El viernes pasado, día de oración comunitaria de los musulmanes, un supremacista blanco perpetraba la mayor masacre  de la historia reciente de Nueva Zelanda matando a 50 personas e hiriendo a más 30 en dos mezquitas. El ataque, diseñado  y ejecutado para ser devastador y viralizado por internet, ha conmocionado a un país que, sin ser perfecto, creía que era estable, multicultural y razonablemente igualitario. Tras la matanza, la expresión de nobles sentimientos de compasión no se ha hecho esperar. Pero urge analizar responsabilidades, tomar medidas concretas para ir a la raíz del problema y confrontar con los predicadores que han alimentado el odio contra los musulmanes.

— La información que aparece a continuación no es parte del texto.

Background: an optimization exercise with open tools, aiming at small area, a short achievable clock period and few clock cycles. Do not read the settings as production practice.

==> v1: inputs <==
Design circle_boundary_link_fraction_unit, start of the top module:
module circle_boundary_link_fraction_unit #(
	parameter int FRAC_BITS = cblf_pkg::FRAC_BITS_DEF
) (
	input  logic                           clk,
	input  logic                           arst_n,
	input  logic                           cfg_valid,
	output logic                           cfg_ready,
	input  logic [1:0]                     cfg_index,
	input  logic [11:0]                    cfg_data,
	input  logic                           in_valid,
	output logic                           in_ready,
	input  logic signed [cblf_pkg::CW-1:0] point_x,
	input  logic signed [cblf_pkg::CW-1:0] point_y,
	output logic                           out_valid,
	input  logic                           out_ready,
	output logic [cblf_pkg::DW-1:0]        link_dir,
	output logic [cblf_pkg::DW-1:0]        back_dir,
	output logic [cblf_pkg::OW-1:0]        fluid_x,
	output logic [cblf_pkg::OW-1:0]        fluid_y,
	output logic [cblf_pkg::OW-1:0]        solid_x,
	output logic [cblf_pkg::OW-1:0]        solid_y,
	output logic [cblf_pkg::OW-1:0]        far_x,
	output logic [cblf_pkg::OW-1:0]        far_y,
	output logic [cblf_pkg::FW-1:0]        wall_fraction,
	output logic                           last
);
	logic [21:0] r2_q;         
	logic [11:0] cx_q, cy_q;
	logic        addc_q;
	logic        pend_v;
	logic [1:0]  pend_idx;
	logic [11:0] pend_data;
	logic        busy_gen, busy_frac, idle, stall;
	logic [10:0] r_u;
	logic [21:0] r2_n;
	logic [21:0] rr [11];
	logic        lk_valid;
	logic [2:0]  lk_k;
	logic        lk_last;
	logic signed [11:0] lk_x, lk_y;
	logic [12:0] lk_c;
	assign idle      = !busy_gen && !busy_frac;
	assign cfg_ready = !pend_v || idle;
	assign r_u = pend_data[10:0] - 11'd1;
  ...
clock: 22.0 ns
lec_check: 0
cap_margin: 20
core_margin: 2
core_utilization: 35
place_density: 0.6
slew_margin: 20
run.sh (not shown) runs the stock make flow with config.mk's settings and CLKGATE_MAP_FILE= SYNTH_SCRIPT=/design/flow/synth_recipe.tcl, a recipe that flattens the netlist after the stock synthesis.
==> v28 (differences from v1) <==
--- a/flow/design.v
+++ b/flow/design.v
@@ -5,16 +5,15 @@
 	localparam int OW  = 14;
 	localparam int FW  = 17;
 	localparam int DW  = 4;
 	localparam int NNB = 8;
 endpackage
 `timescale 1ns / 1ps
 module cblf_link_gen #(
-	parameter int CAP   = 4,   
-	parameter bit INTAKE2 = 1  
+	parameter int CAP   = 4    
 ) (
 	input  logic               clk,
 	input  logic               arst_n,
 	input  logic               in_valid,
 	output logic               in_ready,
 	input  logic               intake_open,
 	input  logic signed [11:0] point_x,
@@ -29,15 +28,15 @@
 	output logic signed [11:0] lk_y,
 	output logic [12:0]        lk_c
 );
 	logic               slot_ok;     
 	logic [CAP-1:0]     qv;
 	logic [7:0]         rest;
 	logic               pop, push;
-	assign pop     = qv[0] && !stall && (rest == '0);
+	assign pop     = qv[0] && !stall && qs[0];
 	assign slot_ok = !qv[CAP-1] || pop;
 	logic               s1_v;
 	logic [10:0]        x1, y1;
 	logic               sx, sy;
 	logic               s1_move;
 	always_ff @(posedge clk or negedge arst_n) begin
 		if (!arst_n) s1_v <= 1'b0;
@@ -47,80 +46,69 @@
 		if (in_valid && in_ready) begin
 			sx <= point_x[11];
 			sy <= point_y[11];
 			x1 <= point_x[10:0] ^ {11{point_x[11]}};
 			y1 <= point_y[10:0] ^ {11{point_y[11]}};
 		end
 	end
-	logic [24:0]        rx [11];
-	logic [24:0]        ry [11];
-	logic signed [24:0] c_full;
+	logic [22:0] rx [12];
+	logic [22:0] ry [12];
+	logic [22:0] xsq, ysq;
 	always_comb begin
 		for (int i = 0; i < 11; i++) begin
 			rx[i] = '0;
 			ry[i] = '0;
 			rx[i][2*i] = x1[i];
 			ry[i][2*i] = y1[i];
 			for (int j = i + 1; j < 11; j++) begin
 				rx[i][i+j+1] = x1[i] & x1[j];
 				ry[i][i+j+1] = y1[i] & y1[j];
 			end
 		end
+		rx[11] = sx ? 23'({x1, 1'b1}) : 23'd0;
+		ry[11] = sy ? 23'({y1, 1'b1}) : 23'd0;
 	end
-	assign c_full = rx[0] + rx[1] + rx[2] + rx[3] + rx[4] + rx[5] + rx[6] + rx[7] + rx[8] + rx[9] + rx[10]
-		+ ry[0] + ry[1] + ry[2] + ry[3] + ry[4] + ry[5] + ry[6] + ry[7] + ry[8] + ry[9] + ry[10]
-		+ (sx ? 25'({x1, 1'b1}) : 25'd0) + (sy ? 25'({y1, 1'b1}) : 25'd0) - 25'(r2);
+	assign xsq = rx[0] + rx[1] + rx[2] + rx[3] + rx[4] + rx[5] + rx[6] + rx[7] + rx[8] + rx[9] + rx[10] + rx[11];
+	assign ysq = ry[0] + ry[1] + ry[2] + ry[3] + ry[4] + ry[5] + ry[6] + ry[7] + ry[8] + ry[9] + ry[10] + ry[11];
+	logic               s2_v, s2_sx, s2_sy;
+	logic [22:0]        s2_xsq, s2_ysq;
+	logic [10:0]        s2_x1, s2_y1;
+	logic signed [24:0] c_full;
 	logic               ev_v, ev_ok;
 	logic [12:0]        ev_c;
 	logic               ev_sx, ev_sy;
 	logic [10:0]        ev_x1, ev_y1;
 	logic               ev_move;
 	logic [7:0]         mask_in;
-	if (INTAKE2) begin : g_i2
-		logic        s2_v, s2_ok, s2_sx, s2_sy;
-		logic [12:0] s2_c;
-		logic [10:0] s2_x1, s2_y1;
-		assign ev_move  = !s2_v || slot_ok || (mask_in == '0);
-		assign s1_move  = !s1_v || ev_move;
-		assign in_ready = intake_open && (!s1_v || !s2_v || slot_ok);
-		always_ff @(posedge clk or negedge arst_n) begin
-			if (!arst_n) s2_v <= 1'b0;
-			else if (ev_move) s2_v <= s1_v;
-		end
-		always_ff @(posedge clk) begin
-			if (ev_move) begin
-				s2_ok <= (c_full[24:13] == '0);
-				s2_c  <= c_full[12:0];
-				s2_sx <= sx;
-				s2_sy <= sy;
-				s2_x1 <= x1;
-				s2_y1 <= y1;
-			end
+	assign ev_move  = !s2_v || slot_ok || (mask_in == '0);
+	assign s1_move  = !s1_v || ev_move;
+	assign in_ready = intake_open && (!s1_v || !s2_v || slot_ok);
+	always_ff @(posedge clk or negedge arst_n) begin
+		if (!arst_n) s2_v <= 1'b0;
+		else if (ev_move) s2_v <= s1_v;
+	end
+	always_ff @(posedge clk) begin
+		if (ev_move) begin
+			s2_xsq <= xsq;
+			s2_ysq <= ysq;
+			s2_sx  <= sx;
+			s2_sy  <= sy;
+			s2_x1  <= x1;
+			s2_y1  <= y1;
 		end
-		assign ev_v  = s2_v;
-		assign ev_ok = s2_ok;
-		assign ev_c  = s2_c;
-		assign ev_sx = s2_sx;
-		assign ev_sy = s2_sy;
-		assign ev_x1 = s2_x1;
-		assign ev_y1 = s2_y1;
-		assign busy  = s1_v || s2_v || qv[0];
-	end else begin : g_i1
-		assign ev_move  = slot_ok || (mask_in == '0);
-		assign s1_move  = !s1_v || ev_move;
-		assign in_ready = intake_open && (!s1_v || slot_ok);
-		assign ev_v  = s1_v;
-		assign ev_ok = (c_full[24:13] == '0);
-		assign ev_c  = c_full[12:0];
-		assign ev_sx = sx;
-		assign ev_sy = sy;
-		assign ev_x1 = x1;
-		assign ev_y1 = y1;
-		assign busy  = s1_v || qv[0];
 	end
+	assign c_full = 25'(s2_xsq) + 25'(s2_ysq) - 25'(r2);
+	assign ev_v  = s2_v;
+	assign ev_ok = (c_full[24:13] == '0);
+	assign ev_c  = c_full[12:0];
+	assign ev_sx = s2_sx;
+	assign ev_sy = s2_sy;
+	assign ev_x1 = s2_x1;
+	assign ev_y1 = s2_y1;
+	assign busy  = s1_v || s2_v || qv[0];
 	logic signed [11:0] ev_x, ev_y;
 	logic signed [13:0] h, hd, hn, hdn;
 	logic signed [13:0] vx, vy, vs, vd;
 	assign ev_x = {ev_sx, ev_x1 ^ {11{ev_sx}}};
 	assign ev_y = {ev_sy, ev_y1 ^ {11{ev_sy}}};
 	assign h    = $signed({2'b0, ev_c[12:1]});
 	assign hd   = $signed({1'b0, ev_c} + 14'd1) >>> 1;
@@ -141,28 +129,29 @@
 		mask_in[7] = vs <= hdn;
 		if (!ev_ok) mask_in = '0;
 	end
 	logic signed [11:0] qx [CAP];
 	logic signed [11:0] qy [CAP];
 	logic [12:0]        qc [CAP];
 	logic [7:0]         qm [CAP];
+	logic [CAP-1:0]     qs;           
 	logic [2:0]         pick;
 	logic               emit;
 	always_comb begin
 		pick = 3'd0;
 		for (int k = 7; k >= 0; k--) begin
 			if (qm[0][k]) pick = 3'(k);
 		end
 	end
 	assign rest = qm[0] & (qm[0] - 8'd1);
 	assign emit = qv[0] && !stall;
 	assign push = ev_v && slot_ok && (mask_in != '0);
 	assign lk_valid = qv[0];
 	assign lk_k     = pick;
-	assign lk_last  = (rest == '0);
+	assign lk_last  = qs[0];
 	assign lk_x     = qx[0];
 	assign lk_y     = qy[0];
 	assign lk_c     = qc[0];
 	for (genvar i = 0; i < CAP; i++) begin : g_q
 		logic nxt_v, here;
 		if (i + 1 < CAP) begin : g_n
 			assign nxt_v = qv[i+1];
@@ -181,23 +170,26 @@
 		end
 		always_ff @(posedge clk) begin
 			if (here && ev_v) begin
 				qx[i] <= ev_x;
 				qy[i] <= ev_y;
 				qc[i] <= ev_c;
 				qm[i] <= mask_in;
+				qs[i] <= (mask_in != '0) && ((mask_in & (mask_in - 8'd1)) == '0);
 			end else if (pop) begin
 				if (i + 1 < CAP) begin
+					qs[i] <= qs[(i+1)%CAP];
 					qx[i] <= qx[(i+1)%CAP];
 					qy[i] <= qy[(i+1)%CAP];
 					qc[i] <= qc[(i+1)%CAP];
 					qm[i] <= qm[(i+1)%CAP];
 				end
 			end else if (i == 0 && emit) begin
 				qm[i] <= rest;
+				qs[i] <= (rest != '0) && ((rest & (rest - 8'd1)) == '0);
 			end
 		end
 	end
 endmodule
 `timescale 1ns / 1ps
 module cblf_isqrt #(
 	parameter int J = 15
@@ -245,15 +237,15 @@
 	end
 	assign take  = !diff[TW-1];
 	assign sig_o = 32'(take ? diff[28-J:0] : s4[28-J:0]);
 	assign w_o   = {w_i[14:0], take};
 endmodule
 `timescale 1ns / 1ps
 module cblf_frac #(
-	parameter logic [15:0] SPLIT = 16'b0010_0100_1001_0010,   
+	parameter logic [15:0] SPLIT = 16'b0101_0101_0101_0100,   
 	parameter bit          SPLIT_SETUP = 1                      
 ) (
 	input  logic               clk,
 	input  logic               arst_n,
 	input  logic               lk_valid,
 	input  logic [2:0]         lk_k,
 	input  logic               lk_last,
@@ -273,29 +265,38 @@
 	output logic [13:0]        solid_x,
 	output logic [13:0]        solid_y,
 	output logic [13:0]        far_x,
 	output logic [13:0]        far_y,
 	output logic [16:0]        wall_fraction,
 	output logic               last
 );
-	logic               pos0, a2_0, wh0, full0;
-	logic signed [12:0] sa, sb, ss;
-	logic [11:0]        mq0, mq1;
+	logic               a2_0, wh0, full0;
+	logic signed [12:0] pa, pb;
+	logic signed [1:0]  kc;
+	logic [11:0]        mq0, mq0m, mq1;
 	logic signed [13:0] e0;
 	logic [12:0]        sig0;
-	assign pos0 = (lk_k == 3'd0) || (lk_k == 3'd2) || (lk_k == 3'd3) || (lk_k == 3'd4);
+	always_comb begin
+		case (lk_k)
+			3'd0:    begin pa = '0;           pb = 13'(lk_y);    kc = -2'sd1; end
+			3'd1:    begin pa = '0;           pb = ~(13'(lk_y));   kc = 2'sd0;  end
+			3'd2:    begin pa = 13'(lk_x);    pb = '0;           kc = -2'sd1; end
+			3'd3:    begin pa = 13'(lk_x);    pb = 13'(lk_y);    kc = -2'sd1; end
+			3'd4:    begin pa = 13'(lk_x);    pb = ~(13'(lk_y));   kc = 2'sd0;  end
+			3'd5:    begin pa = ~(13'(lk_x));   pb = '0;           kc = 2'sd0;  end
+			3'd6:    begin pa = ~(13'(lk_x));   pb = 13'(lk_y);    kc = 2'sd0;  end
+			default: begin pa = ~(13'(lk_x));   pb = ~(13'(lk_y));   kc = 2'sd1;  end
+		endcase
+	end
 	assign a2_0 = (lk_k == 3'd3) || (lk_k == 3'd4) || (lk_k == 3'd6) || (lk_k == 3'd7);
-	assign sa = (lk_k == 3'd0 || lk_k == 3'd1) ? 13'sd0 : 13'(lk_x);
-	assign sb = (lk_k == 3'd2 || lk_k == 3'd5) ? 13'sd0 :
-		(lk_k == 3'd4 || lk_k == 3'd6) ? -(13'(lk_y)) : 13'(lk_y);
-	assign ss = sa + sb;
-	assign mq0 = pos0 ? 12'(ss - 13'sd1) : 12'(~ss);
-	assign e0  = $signed({1'b0, lk_c}) - $signed({2'b0, mq0}) - 14'sd1;
-	assign wh0 = a2_0 && !e0[13];
-	assign mq1 = wh0 ? mq0 - 12'd1 : mq0;
+	assign mq0  = 12'(pa + pb + 13'(kc));
+	assign mq0m = 12'(pa + pb + 13'(kc) - 13'sd1);
+	assign e0   = 14'($signed({1'b0, lk_c})) + 14'(~pa) + 14'(~pb) + 14'sd1 - 14'(kc);
+	assign wh0  = a2_0 && !e0[13];
+	assign mq1  = wh0 ? mq0m : mq0;
 	assign sig0 = !a2_0 ? lk_c : wh0 ? {e0[11:0], 1'b1} : {lk_c[11:0], 1'b0};
 	assign full0 = (lk_c == {mq0, !a2_0});
 	logic        v   [17];
 	logic [11:0] m   [17];
 	logic        a2  [17];
 	logic        wh  [17];
 	logic [31:0] sg  [17];
==> notes.md <==
- Between v1 and v28, the lower final cell count is in v1 (gap about 8%, measured against v28).
- Against v28, the flip-flop and latch count of v1 is lower by 168.
- In v1 the area after synthesis is smaller than in v28, by 11%.
- Of v1 and v28, v28 has the higher hold slack (gap 0.0034 ns).
- Of v1 and v28, v28 has the higher via count (gap 9.0%, measured against v28).
- Against v1, the setup slack of v28 is higher by 2.9 ns.
- Critical path depth: v28 is lower than v1 (14).
- Between v1 and v28, the lower fmax is in v1 (gap about 27%, measured against v28).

Como fenómeno global, la subcultura de internet, con sus códigos, canales y contenidos ha dado otra dimensión a los supremacistas. Tienen redes y un alcance global, nuevas fuentes de financiación, personajes mediáticos y políticos al más alto nivel al servicio de su ideología. No, masacres como la de Christchurch no son obra de personas solitarias o de sicópatas, el problema que plantean no es un problema de salud mental. Su ideología y sus propagandistas tienen un campo abonado en las redes y las corporaciones gigantes de internet no han hecho ningún esfuerzo serio y concertado contra el supremacismo y la islamofobia. Por desgracia, no solo ha sido algo decepcionante, sino está siendo algo mortal, de manera creciente.

Presidentes y poderosos medios de comunicación han fomentado un clima social donde el musulmán, los refugiados y los inmigrantes son considerados como enemigos. Hacen lo que hacen y dicen lo que dicen porque así ganan elecciones. Los presentan como una alteridad que simboliza un colectivo infiltrado, desleal y deshumanizado. De hecho, han consagrado la islamofobia como una política pública que, mientras no se confronte con toda la radicalidad y urgencia, hace insuficiente la solidaridad y las oraciones por las víctimas de la siguiente masacre.